I have a Verilog design that compiles to ~15K LEs on a Cyclone IV (EP4CE22F17C6N). When I compile the same same code on a Cyclone V (5CEFA2F23C8N), it takes ~8500 ALMs. Based on Altera's own LE equivalency for the particular Cyclone V, this would be ~20K LEs. Now, I realize that the estimates are going to be highly dependent on particular design, but a %33 increase in "effective" resource utilization seems like a lot.
So it makes me wonder if there are design tips/tricks/etc. for making more efficient use of ALMs. In particular, I'm looking for Verilog constructs that would improve the register density, fabric density, dense packing, etc.

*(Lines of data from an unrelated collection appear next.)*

<file path="src/rtl/can_txmbx_pkg.sv">
package can_txmbx_pkg;
  localparam int unsigned ID_W      = 11;
  localparam int unsigned LEN_W     = 4;
  localparam int unsigned MAX_BYTES = 8;
  localparam int unsigned WORD_W    = 32;
  localparam int unsigned DATA_W    = MAX_BYTES * 8;

  typedef struct packed {
    logic [ID_W-1:0]   id;
    logic              rtr;
    logic [LEN_W-1:0]  len;
    logic [WORD_W-1:0] lo;
    logic [WORD_W-1:0] hi;
  } frame_t;

  // number of bytes that survive packing for a given length code
  function automatic logic [LEN_W-1:0] clamp_len(input logic [LEN_W-1:0] len);
    return (len > LEN_W'(MAX_BYTES)) ? LEN_W'(MAX_BYTES) : len;
  endfunction
endpackage

</file>
<file path="src/rtl/can_txmbx_pick.sv">
module can_txmbx_pick #(
  parameter int unsigned N = 3,
  localparam int unsigned IDX_W = (N > 1) ? $clog2(N) : 1
) (
  input  logic [N-1:0]     cand,
  output logic             found,
  output logic [IDX_W-1:0] idx
);
  // lowest set bit wins
  always_comb begin
    found = 1'b0;
    idx   = '0;
    for (int k = N - 1; k >= 0; k--) begin
      if (cand[k]) begin
        found = 1'b1;
        idx   = IDX_W'(k);
      end
    end
  end
endmodule

</file>
<file path="src/rtl/can_txmbx_packer.sv">
module can_txmbx_packer
  import can_txmbx_pkg::*;
(
  input  logic [LEN_W-1:0]  len,
  input  logic [DATA_W-1:0] raw,
  output logic [WORD_W-1:0] lo,
  output logic [WORD_W-1:0] hi
);
  logic [LEN_W-1:0]  keep_len;
  logic [DATA_W-1:0] masked;

  assign keep_len = clamp_len(len);

  for (genvar b = 0; b < MAX_BYTES; b++) begin : g_byte
    assign masked[8*b +: 8] = (LEN_W'(b) < keep_len) ? raw[8*b +: 8] : 8'h00;
  end

  assign lo = masked[WORD_W-1:0];
  assign hi = masked[DATA_W-1:WORD_W];
endmodule

</file>
<file path="src/rtl/can_txmbx_slot.sv">
module can_txmbx_slot
  import can_txmbx_pkg::*;
(
  input  logic   clk,
  input  logic   rst_n,
  input  logic   load,
  input  frame_t frame_in,
  input  logic   release_slot,
  output logic   empty,
  output logic   req,
  output frame_t frame_q
);
  logic   empty_q, empty_d;
  logic   req_q, req_d;
  logic   arm_q, arm_d;
  logic   frame_en;

  always_comb begin
    empty_d  = empty_q;
    req_d    = req_q;
    arm_d    = arm_q;
    frame_en = 1'b0;
    if (load) begin
      // request held low while the fields are written
      empty_d  = 1'b0;
      req_d    = 1'b0;
      arm_d    = 1'b1;
      frame_en = 1'b1;
    end else if (arm_q) begin
      req_d = 1'b1;
      arm_d = 1'b0;
    end
    if (release_slot) begin
      empty_d = 1'b1;
      req_d   = 1'b0;
      arm_d   = 1'b0;
    end
  end

  always_ff @(posedge clk or negedge rst_n) begin
    if (!rst_n) begin
      empty_q <= 1'b1;
      req_q   <= 1'b0;
      arm_q   <= 1'b0;
    end else begin
      empty_q <= empty_d;
      req_q   <= req_d;
      arm_q   <= arm_d;
    end
  end

  // payload storage, no reset needed
  always_ff @(posedge clk) begin
    if (frame_en) frame_q <= frame_in;
  end

  assign empty = empty_q;
  assign req   = req_q;
endmodule

</file>
<file path="src/rtl/can_txmbx_top.sv">
module can_txmbx_top
  import can_txmbx_pkg::*;
#(
  parameter int unsigned NUM_SLOTS = 3,
  localparam int unsigned IDX_W = (NUM_SLOTS > 1) ? $clog2(NUM_SLOTS) : 1
) (
  input  logic                 clk,
  input  logic                 rst_n,
  input  logic                 wr_valid,
  input  logic [ID_W-1:0]      wr_id,
  input  logic                 wr_rtr,
  input  logic [LEN_W-1:0]     wr_dlc,
  input  logic [DATA_W-1:0]    wr_data,
  output logic                 wr_busy,
  output logic [IDX_W-1:0]     wr_slot,
  output logic [NUM_SLOTS-1:0] slot_empty,
  output logic [NUM_SLOTS-1:0] slot_req,
  output logic                 all_empty,
  output logic                 tx_valid,
  input  logic                 tx_ready,
  input  logic                 tx_done,
  output logic [IDX_W-1:0]     tx_slot,
  output logic [ID_W-1:0]      tx_id,
  output logic                 tx_rtr,
  output logic [LEN_W-1:0]     tx_dlc,
  output logic [WORD_W-1:0]    tx_data_lo,
  output logic [WORD_W-1:0]    tx_data_hi
);
  // asynchronous assert, synchronous release
  logic [1:0] rst_pipe_q;
  logic       rst_int_n;

  always_ff @(posedge clk or negedge rst_n) begin
    if (!rst_n) rst_pipe_q <= 2'b00;
    else        rst_pipe_q <= {rst_pipe_q[0], 1'b1};
  end
  assign rst_int_n = rst_pipe_q[1];

  // write side
  logic       free_found;
  logic [IDX_W-1:0] free_idx;
  logic       wr_take;
  frame_t     frame_in;
  logic [WORD_W-1:0] pk_lo, pk_hi;

  can_txmbx_pick #(.N(NUM_SLOTS)) u_free_pick (
    .cand  (slot_empty),
    .found (free_found),
    .idx   (free_idx)
  );

  can_txmbx_packer u_packer (
    .len (wr_dlc),
    .raw (wr_data),
    .lo  (pk_lo),
    .hi  (pk_hi)
  );

  assign frame_in = '{id: wr_id, rtr: wr_rtr, len: wr_dlc, lo: pk_lo, hi: pk_hi};
  assign wr_take  = wr_valid & free_found;
  assign wr_busy  = wr_valid & ~free_found;
  assign wr_slot  = free_idx;

  // downstream side
  logic             pend_found;
  logic [IDX_W-1:0] pend_idx;
  logic             fly_q, fly_d;
  logic [IDX_W-1:0] fly_idx_q, fly_idx_d;
  logic             fly_en;
  logic             tx_take, done_ok;

  can_txmbx_pick #(.N(NUM_SLOTS)) u_pend_pick (
    .cand  (slot_req),
    .found (pend_found),
    .idx   (pend_idx)
  );

  assign tx_valid = pend_found & ~fly_q;
  assign tx_take  = tx_valid & tx_ready;
  assign done_ok  = tx_done & fly_q;

  always_comb begin
    fly_d     = fly_q;
    fly_idx_d = fly_idx_q;
    fly_en    = 1'b0;
    if (tx_take) begin
      fly_d     = 1'b1;
      fly_idx_d = pend_idx;
      fly_en    = 1'b1;
    end else if (done_ok) begin
      fly_d  = 1'b0;
      fly_en = 1'b1;
    end
  end

  always_ff @(posedge clk or negedge rst_int_n) begin
    if (!rst_int_n) begin
      fly_q     <= 1'b0;
      fly_idx_q <= '0;
    end else if (fly_en) begin
      fly_q     <= fly_d;
      fly_idx_q <= fly_idx_d;
    end
  end

  // slot array
  frame_t slot_frame [NUM_SLOTS];

  for (genvar k = 0; k < NUM_SLOTS; k++) begin : g_slot
    logic load_k, rel_k;
    assign load_k = wr_take & (free_idx == IDX_W'(k));
    assign rel_k  = done_ok & (fly_idx_q == IDX_W'(k));

    can_txmbx_slot u_slot (
      .clk          (clk),
      .rst_n        (rst_int_n),
      .load         (load_k),
      .frame_in     (frame_in),
      .release_slot (rel_k),
      .empty        (slot_empty[k]),
      .req          (slot_req[k]),
      .frame_q      (slot_frame[k])
    );
  end

  assign all_empty = &slot_empty;

  frame_t shown;
  assign tx_slot    = fly_q ? fly_idx_q : pend_idx;
  assign shown      = slot_frame[tx_slot];
  assign tx_id      = shown.id;
  assign tx_rtr     = shown.rtr;
  assign tx_dlc     = shown.len;
  assign tx_data_lo = shown.lo;
  assign tx_data_hi = shown.hi;
endmodule

</file>
<file path="config.mk">
export PLATFORM = sky130hd
export DESIGN_NAME = can_txmbx_top
export DESIGN_NICKNAME = d
export VERILOG_FILES = /design/src/rtl/can_txmbx_pkg.sv /design/src/rtl/can_txmbx_pick.sv /design/src/rtl/can_txmbx_packer.sv /design/src/rtl/can_txmbx_slot.sv /design/src/rtl/can_txmbx_top.sv
export SDC_FILE = /design/constraint.sdc
export NUM_CORES = 1
export LEC_CHECK = 0
export BUFFER_PORTS_ARGS = -buffer_cell sky130_fd_sc_hd__buf_4
export CAP_MARGIN = 5
export CORE_MARGIN = 2
export CORE_UTILIZATION = 48
export DETAILED_ROUTE_END_ITERATION = 12
export GPL_ROUTABILITY_DRIVEN = 0
export PLACE_DENSITY = 0.7
export SYNTH_ARGS = -nofsm -noshare
export SYNTH_HDL_FRONTEND = slang
export SYNTH_SLANG_ARGS = --single-unit
</file>
<file path="constraint.sdc">
create_clock -name clk -period 2.2 [get_ports clk]
set_input_delay 0 -clock clk [delete_from_list [all_inputs] [get_ports clk]]
set_output_delay 0 -clock clk [all_outputs]
set_load 0.01 [all_outputs]
</file>
==> flow_summary.yaml, run 1 <==
cells_and_area:
  ff_latch_area_sq_um: 7560
  final_cell_mix: "edfxtp_1, buf_4, dlygate4sd3_1, o2bb2ai_2"
  fillerInstances: 1460
  drive_gt1_frac: 0.433
  finalNonFillerCells: 1172
  syn_to_final_growth_pct: 39.5
  nets: 957
  final_util: 0.678
  final_common_cell: "edfxtp_1"
  diodes: 0
  multi_input_area_sq_um: 2880
drt:
  viasPerCell: 5.30
  route.detailed.drc: 0
  drtIter0Drc: 296
  drtAntennaViolNets: 0
  firstDrtPassIters: 4
  drt-total-wl_mm: 25.4
  wl_per_cell_microns: 21.7
  vias: 6212
place:
  placed_cells: 1004
  dpl.hpwl_mm: 12.9
  port-buffer-count: 177
grt:
  grt_use_total: 0.208
  grt_pass1_vias: 6707
  grt_overflow: 0
  grt_pass1_wl_mm: 37.7
  antenna_found_initial: 0
  grt_max_degree: 57
power:
  p_per_area_nw_per_um2: 1440
  p_switching_w: 0.00722
  ir_drop_uv: 757
  sw_frac_of_total: 0.339
  combPwrFrac: 0.473
  clock_power_share: 0.221
  p_seq_frac: 0.306
  p_leak_nw: 5.39
  p_int_w: 0.0141
die:
  core_sq_um: 21800
  dieWidth_microns: 152
  rows: 54
  pin_count: 178
  dieArea_sq_um: 23200
  start_util: 0.486
  dieHeight_microns: 152
synth:
  synth_cell_type_count: 30
  ys_ff_latch: 254
  syn_inst: 565
  synth_nets: 650
  synth_top_area_cell: "edfxtp_1"
  synth.area.top_cells: "edfxtp_1, o2bb2ai_2, mux2i_1"
  syn_avg_cell_area_sq_um: 18.7
  seq_area_frac_synth: 0.715
  synth_top_area_share: 0.681
  synth_area_sq_um: 10600
  yosysWarnings: 0
timing:
  fmax_mhz: 449
  worstMarginPinSlew_ps: 906
  grt_setup_unrepaired: "true"
  clock-skew-final_ps: 15.8
  finalHoldViolations: 0
  slew_headroom: 0.393
  setup_violations: 27
  drv_slew: 0
  tns_ps: -423
  finalCriticalPeriod_ps: 2230
  finalCritPeriodShare: 1.01
  setup_ws_ps: -27.6
setup_path:
  cp_max_fo: 7
  ff2ff_setup_slack_ps: 240
  start_kind: "register"
  r2r-end: "fly_q"
  startpoint: "g_slot[1].u_slot.req"
  r2r-start: "g_slot[1].u_slot.req"
  r2r.worst_path.cells: 6
  crit_arrival_ps: 2230
  required_ps: 2200
  critPathCaptureType: "output port"
  critical_path_class: "reg -> out"
clock_tree:
  root_buffer: "clkbuf_16"
  cts_tree: "built"
  worstSkewPairLatency_ps: 530
  clkTransAtPathRegs_ps: 70
  clock_path_buffers: 3
  cts_sinks: 254
  cts_buffers: 26
  h-tree-depth: 1
worst_hold_path:
  holdCritPathClass: "reg -> async"
status:
  outcome: "complete, but fails checks"
  failed_checks: "negative setup slack"
flow_run:
  cap_viol_max_count: 0
[flip-flops by register name, indices dropped and copies added (netlist names)]
signal and cells:
fly_idx_q 2, g_slot.u_slot.empty 3, g_slot.u_slot.frame_q 240, fly_q 1, rst_pipe_q 2, g_slot.u_slot.req 3, g_slot.u_slot.arm_q 3
[layout make-up]
class	count	area share
multi-input cells	273	0.195
repair buffers	312	0.204
clock buffers	27	0.0458
clock inverters	21	0.0174
inverters	5	0.00178
flip-flops and latches	254	0.512
well taps	280	0.0237
[worst max-delay path: stages, from the launching register on]
cell and delay, ps:
dfrtp_1 430, or2_4 270, o21ai_4 130, nor2b_4 220, buf_6 140, buf_12 110
buf_16 150, o2bb2ai_2 110, buf_4 140
[cells in the mapped netlist]
master / n
and3_1: 2
a211oi_1: 1
o21ai_0: 3
or2_4: 1
a31oi_1: 1
o21ai_4: 1
buf_2: 16
a21oi_1: 4
nor2b_1: 59
nor3_1: 5
clkbuf_1: 1
o21a_1: 1
dfrtp_1: 11
and2_1: 9
buf_12: 9
edfxtp_1: 240
buf_4: 7
a21o_1: 3
nand2_1: 7
inv_1: 5
nor2_1: 8
nor2b_4: 1
or2_1: 1
conb_1: 1
mux2i_1: 81
o2bb2ai_2: 80
dfstp_2: 3
nand2b_1: 2
nor3b_1: 1
o21ai_1: 1
[power groups by stage]
stage	logic [W]	registers [W]	clock network, W
2_1_floorplan	0.00496	0.00651	0
3_3_place_gp	0.00765	0.00652	0
3_5_place_dp	0.00777	0.00657	0
4_1_cts	0.00950	0.00648	0.00476
5_1_grt	0.0106	0.00657	0.00497
6_report	0.0101	0.00651	0.00470
[layer usage]
metal,wire [microns],track usage,vias to the layer above
li1,-,-,2822
met1,11000,0.280,3159
met2,12800,0.362,200
met3,1290,0.0353,31
met4,340,0.0419,0
met5,0,0,-
[worst max-delay path by stage]
| stage | end | slack, ps | cells after the start |
|---|---|---|---|
| floorplan | g_slot[1].u_slot.frame_q[0] | -150 | 3 |
| global placement | tx_data_lo[16] | 390 | 6 |
| detailed placement | tx_data_hi[20] | 350 | 6 |
| CTS | tx_data_hi[21] | -40 | 8 |
| global route | tx_data_hi[7] | -120 | 8 |
| finish | tx_data_hi[14] | -30 | 8 |
[per-stage QoR]
step           total power, W  instance area (sq um)  setup slack [ps]  hold WS (ps)
2_1_floorplan          0.0115                  10600              -147          -296
3_3_place_gp           0.0142                  12200               387          -216
3_5_place_dp           0.0143                  12200               349          -216
4_1_cts                0.0207                  14500             -36.7           195
5_1_grt                0.0221                  14800              -121           208
6_report               0.0213                  14800             -27.6           198
[timing repair]
action,CTS,global route
hold endpoints to repair,253,0
cloned,9,5
pin swaps,3,0
buffers inserted,19,0
setup endpoints to repair,81,80
hold buffers,87,0
resized for setup,30,26
[cell families (layout without fill, tap and decap cells)]
logic type	count (synthesis)	count (layout)	synth area share
mux	81	81	0.0766
buf+inv	38	365	0.0317
other cells	1	1	0.000354
compound gates	95	95	0.123
flops	254	254	0.715
simple gates	96	96	0.0537
No activity file was read; power rests on OpenSTA's default activity.
==> inputs of run 2 (changes only) <==
--- a/config.mk
+++ b/config.mk
@@ -5,13 +5,14 @@
 export SDC_FILE = /design/constraint.sdc
 export NUM_CORES = 1
 export LEC_CHECK = 0
+export ABC_AREA = 1
 export BUFFER_PORTS_ARGS = -buffer_cell sky130_fd_sc_hd__buf_4
 export CAP_MARGIN = 5
 export CORE_MARGIN = 2
 export CORE_UTILIZATION = 48
 export DETAILED_ROUTE_END_ITERATION = 12
 export GPL_ROUTABILITY_DRIVEN = 0
-export PLACE_DENSITY = 0.7
+export PLACE_DENSITY = 0.69
 export SYNTH_ARGS = -nofsm -noshare
 export SYNTH_HDL_FRONTEND = slang
 export SYNTH_SLANG_ARGS = --single-unit
==> run 2 against run 1 <==
Against the previous run: the flow now finishes without violations; power rose by 1.8%; combinational power increased by 5%; synthesized cell count grew 91%; synthesized area grew 6.6%; non-clock buffer count is 17 lower; clock power fell by 8.3%; sequential share of layout area shrank 0.65 points; die area increased by 6.4%; register-to-register slack gained 100 ps; worst hold slack improved by 2.9 ps; sequential cell count unchanged; global-route usage up 1.9 points.
==> flow_summary.yaml, run 2 <==
power:
  clock_power_share: 0.199
  fin_total_pwr_w: 0.0217
  p_per_area_nw_per_um2: 1450
  p_seq_frac: 0.312
  ir_drop_uv: 854
  combPwrFrac: 0.489
  sw_frac_of_total: 0.392
  p_switching_w: 0.00848
  p_leak_nw: 6.84
  p_int_w: 0.0132
cells_and_area:
  final_util: 0.643
  largest_reg_flops: 240
  final_common_cell: "nand3_1"
  syn_to_final_growth_pct: 32.7
  diodes: 0
  final_cell_mix: "nand3_1, edfxtp_1, inv_1, buf_4, nand2_1"
  drive_gt1_frac: 0.211
  largest_register: "g_slot.u_slot.frame_q"
  nets: 1424
  design_area_sq_um: 15000
synth:
  netlist_top_cells_count: "nand3_1, edfxtp_1, inv_1"
  synth_edf_count: 240
  synth_nets: 1163
  ys_ff_latch: 254
  seq_area_frac_synth: 0.671
  synth_top_area_share: 0.639
  async_reset_ff_frac: 0.0551
  syn_avg_cell_area_sq_um: 10.5
  synth_top_area_cell: "edfxtp_1"
  syn_inst: 1078
  yosysWarnings: 0
  synth_cell_type_count: 22
  synth_most_common_cell: "nand3_1"
  synth_flop_cell: "edfxtp_1"
  synth.area.top_cells: "edfxtp_1, nand3_1, inv_1"
  synth_area_sq_um: 11300
setup_path:
  critical_path_class: "reg -> out"
  cp_max_fo: 20
  ff2ff_setup_slack_ps: 340
  r2r.worst_path.cells: 6
  path_cells: "inv_6 > nand3_1 > nand2_4 > buf_12 > nand3_1 > nand2_1 > buf_4"
  critical_path_buf_inv_count: 3
  critPathTopFamily: "simple AND/OR/NAND/NOR gates"
  crit_top_cell: "nand3_1"
  critPathCaptureType: "output port"
  required_ps: 2200
  slowest_delay_ps: 510
  slowest_stage: "dfrtp_2"
  r2r-start: "g_slot[0].u_slot.empty"
  start_kind: "register"
  crit_arrival_ps: 2130
  r2r-end: "g_slot[1].u_slot.frame_q[17]"
drt:
  drt-total-wl_mm: 29.4
  drtIter0Drc: 552
  wl_per_cell_microns: 17.5
  vias: 8554
  route.detailed.drc: 0
  firstDrtPassIters: 5
  drtAntennaViolNets: 0
  viasPerCell: 5.10
die:
  core_sq_um: 23300
  start_util: 0.485
  dieHeight_microns: 157
  pin_count: 178
  dieArea_sq_um: 24700
  dieWidth_microns: 157
  rows: 56
timing:
  setup_violations: 0
  drv_slew: 0
  fmax_mhz: 469
  finalHoldViolations: 0
  slew_headroom: 0.455
  finalCriticalPeriod_ps: 2130
  worstMarginPinSlew_ps: 812
  finalCritPeriodShare: 0.970
  clock-skew-final_ps: 9.66
  whs_ps: 201
grt:
  grt_pass1_vias: 8233
  grt_overflow: 0
  grt_pass1_wl_mm: 43.2
  antenna_found_initial: 0
  grt_max_degree: 81
  grt_use_total: 0.227
clock_tree:
  clkTransAtPathRegs_ps: 60
  cts_sinks: 254
  worstSkewPairLatency_ps: 520
  clock_path_buffers: 3
  cts_buffers: 26
  root_buffer: "clkbuf_16"
  h-tree-depth: 1
  cts_tree: "built"
flow_run:
  cap_viol_max_count: 0
status:
  outcome: "completed"
place:
  dpl_cell_area_sq_um: 13000
  dpl.hpwl_mm: 16.9
  port-buffer-count: 177
worst_hold_path:
  holdCritPathClass: "reg -> async"
run 2: cell families after synthesis:
logic type,count (synthesis),synth area share
other,1,0.000333
and+or+nand+nor,501,0.206
AOI/OAI and AO/OA,17,0.00943
DFF,254,0.671
buffers and inverters,305,0.114
run 2: area by class of cell:
cell class	instances	area, sq um
clock inverter	12	105
sequential	254	7570
multi-input combinational	521	2570
timing repair buffer	295	2660
fill	1842	8300
clock buffer	35	736
inverter	241	921
tap	319	399
run 2: what timing repair did:
| action | 4_1_cts | 5_1_grt |
|---|---|---|
| hold endpoints to repair | 252 | 0 |
| gates resized for setup | 9 | 20 |
| pin swaps | 2 | 4 |
| buffers inserted | 0 | 7 |
| hold buffers | 86 | 0 |
| endpoints found under the setup margin | 74 | 71 |
| gates cloned | 1 | 3 |
run 2: worst max path at each step:
stage / depth (start not counted) / startpoint / end / slack [ps]
after floorplan: 5 / g_slot[0].u_slot.empty / g_slot[1].u_slot.frame_q[0] / -150
after global placement: 5 / g_slot[2].u_slot.empty / g_slot[2].u_slot.frame_q[12] / 350
after detailed placement: 5 / g_slot[2].u_slot.empty / g_slot[2].u_slot.frame_q[11] / 340
after CTS: 8 / g_slot[0].u_slot.req / tx_data_lo[29] / -20
after global routing: 8 / g_slot[1].u_slot.req / tx_dlc[0] / -6
final: 7 / fly_q / tx_data_lo[29] / 70
run 2: per-layer routing:
metal,vias to the layer above,share of wire,global-route usage
met3,60,0.064,0.0273
met5,-,0,0
li1,4086,-,-
met4,0,0.034,0.0831
met2,336,0.51,0.397
met1,4072,0.40,0.293
run 2: stage by stage:
step	TNS [ps]	setup WS [ps]	std cells
floorplan	-34580	-154	1078
global placement	0	351	1533
detailed placement	0	343	1533
CTS	-23.9	-20.8	1667
global route	-11.7	-6.07	1677
finish	0	65.8	1677
run 2: power by group through the flow:
stage                     Combinational (W)  Clock [W]  Sequential (W)
after floorplan                     0.00544          0         0.00676
after global placement              0.00965          0         0.00679
after detailed placement            0.00974          0         0.00683
after CTS                            0.0101    0.00435         0.00674
after global routing                 0.0115    0.00453         0.00684
final                                0.0106    0.00431         0.00677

I would agree with the comments above that generally you shouldn't need to optimise, however it's always important to check that your code does map to the chosen architecture. Specifically:
Reset
Using the wrong kind of reset for your architecture can cause problems. It's also very easy to accidentally cause the synthesis tool to insert logic to emulate a clock-enable. For full details see this answer. For Altera you should be using an asynchronous reset which is synchronously de-asserted.
Priority of control signals
In Altera:
Latches
Easy to grep from the reports, but unless you're absolutely sure it's intentional, latches are generally bad mmmmkay.
Synthesis
There are many options available to tweaking the behaviour of the synthesis process. Here are a few that will affect your results:
ALM_REGISTER_PACKING_EFFORT
This option guides the Fitter when packing registers into ALMs.
MUX_RESTRUCTURE
Allows the Compiler to reduce the number of logic elements required to implement multiplexersin a design.
OPTIMIZATION_TECHNIQUE
Specifies the overall optimization goal for Analysis & Synthesis: attempt to maximize performance, minimize logic usage, or balance high performance with minimal logic usage.
Bear in mind that if your device isn't getting too full, the tool won't have much "incentive" to minimise logic utilisation unless you explicitly tell it to.